Development occurs in the PDI client design tool. The PDI client's streamlined design tightly couples the build and test activities so that you can easily perform them iteratively. The PDI client has perspectives to help you perform ETL and visualize data. The PDI client also provides a scheduling perspective that can be used to automate testing. Testing encompasses verifying the quality of transformations and jobs, reviewing visualizations, and debugging issues. One common method of testing is to include steps in a transformation or job that calculates hash totals, checksums, record counts, and so forth to determine whether data is being properly processed. You can also visualize your data in analyzer and report designer and review the results as you develop. This can not only help you find errors and issues with processing but can help you get a jump on user acceptance testing if you show these reports to your customers or business analysts to get early feedback.

One basic question is how you can determine the number of transformations and jobs needed, as well as the order in which they should be executed. A good rule of thumb is to create one transformation for each combination of source system and target tables. You can often identify combinations in your mapping documents. Once you have identified the number of transformations that you need, you can use the same process to determine that number of jobs that you need. When considering the order of execution for transformations and jobs, consider how referential integrity is enforced. Run target table transformations that have no dependencies first, then run transformations that depend on those tables, and so forth.

Task
Do This
Objective

Understand the Basics

  • Read the overview of the PDI client process in the Pentaho Data Integration document.

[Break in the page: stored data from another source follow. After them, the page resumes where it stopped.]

// fadd_sub
module fadd_sub(
  input logic        clk_i,
  input logic [31:0] operand_a,
  input logic [31:0] operand_b,
  output logic[31:0] result_o
);
  logic [7:0]  a_exponent, b_exponent;             
  logic [7:0]  result_exponent;
  logic [23:0] a_mantissa, b_mantissa;             
  logic [24:0] result_mantissa;
  logic        a_sign, b_sign, result_sign;        
  logic [23:0] tmp_mantissa;
  logic [7:0]  in_e, out_e;
  logic [24:0] in_m, out_m;
  logic [7:0]  diff;
always_ff@(posedge(clk_i))
begin
  a_sign <= operand_a[31];
  b_sign <= operand_b[31];
  if(operand_a[30:23]==0)
    begin
      a_exponent <= (operand_a[22:0] != 0)? 8'b00000001 : 8'b00000000;
      a_mantissa <= {1'b0,operand_a[22:0]};
    end
  else
    begin
      a_exponent <= operand_a[30:23];
      a_mantissa <= {1'b1,operand_a[22:0]};
    end
  if(operand_b[30:23]==0)
    begin
      b_exponent <= (operand_b[22:0] != 0)? 8'b00000001 : 8'b00000000;
      b_mantissa <= {1'b0,operand_b[22:0]};
    end
  else
    begin
      b_exponent <= operand_b[30:23];
      b_mantissa <= {1'b1,operand_b[22:0]};
    end
end
always_comb
begin
  diff         = 8'd0;
  tmp_mantissa = 24'd0;
  if(a_exponent == b_exponent)
    begin
      result_exponent = a_exponent;
      if(a_sign == b_sign)                                                     
        begin
          result_sign           = a_sign;
          result_mantissa       = a_mantissa + b_mantissa;
        end
      else                                                                    
        begin
          if(a_mantissa > b_mantissa)
            begin
              result_sign     = a_sign;
              result_mantissa = a_mantissa - b_mantissa;
            end
          else
            begin
              result_sign     = b_sign;
              result_mantissa = b_mantissa - a_mantissa;
            end
        end
    end
  else                                                                               
    begin
      if(a_exponent > b_exponent)
        begin
          result_sign     = a_sign;
          result_exponent = a_exponent;
          diff            = a_exponent - b_exponent;
          tmp_mantissa    = b_mantissa >> diff;
          if(a_sign == b_sign)
            result_mantissa = a_mantissa + tmp_mantissa;
          else
  ...
Size in the first run: roughly 1900 cells after synthesis, about 11000 um2 of cells after synthesis.
==> flow/config.mk <==
export PLATFORM = sky130hd
export DESIGN_NAME = fadd_sub
export DESIGN_NICKNAME = fadd_sub
export VERILOG_FILES = /design/flow/design.v
export SDC_FILE = /design/flow/constraint.sdc
export NUM_CORES = 4
export LEC_CHECK = 0
export ABC_AREA = 1
export CAP_MARGIN = 20
export CORE_MARGIN = 2
export CORE_UTILIZATION = 66
export CTS_CLUSTER_DIAMETER = 375
export CTS_CLUSTER_SIZE = 99
export PLACE_DENSITY = 0.36
export SLEW_MARGIN = 20
export TNS_END_PERCENT = 5
==> flow/constraint.sdc <==
create_clock -name core_clock -period 6.66 [get_ports {clk_i}]
set_input_delay 1.3320 -clock core_clock [delete_from_list [all_inputs] [get_ports {clk_i}]]
set_output_delay 1.3320 -clock core_clock [all_outputs]
set_load 0.01 [all_outputs]
run.sh (not shown) runs the stock make flow with config.mk's settings and CLKGATE_MAP_FILE=.
The first run never finished: it broke off in global routing.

  • Review information about the process and perspectives.

Review most often used steps and entries

  • Review available transformations and determine how you can use them for your solution.

  • Review job step references to identify which steps can be used in your solution.

Create and Run Transformations

  • Create and run a transformation. See the Pentaho Data Integration document for details.

  • Identify the transformations needed for your job and implement them.

  • Save transformation.

  • Run transformations locally.

Create and Run a Job

  • Create and run a job. See the Pentaho Data Integration document for details.

  • Create a job.

  • Arrange transformations in a job so that they execute logically.

  • Run a job.

Tune solution

Fine tune transformations and jobs to optimize performance. This involves using various tools such as the DI Operation and Audit Mart to determine where bottlenecks or other performance issues occur, and addressing them.

Task
Do This
Objective

Review the Performance Tuning Checklist and Make Changes to Transformations and Jobs

  • Review tuning tips. See the Administer Pentaho Data Integration and Analytics document for tuning tips.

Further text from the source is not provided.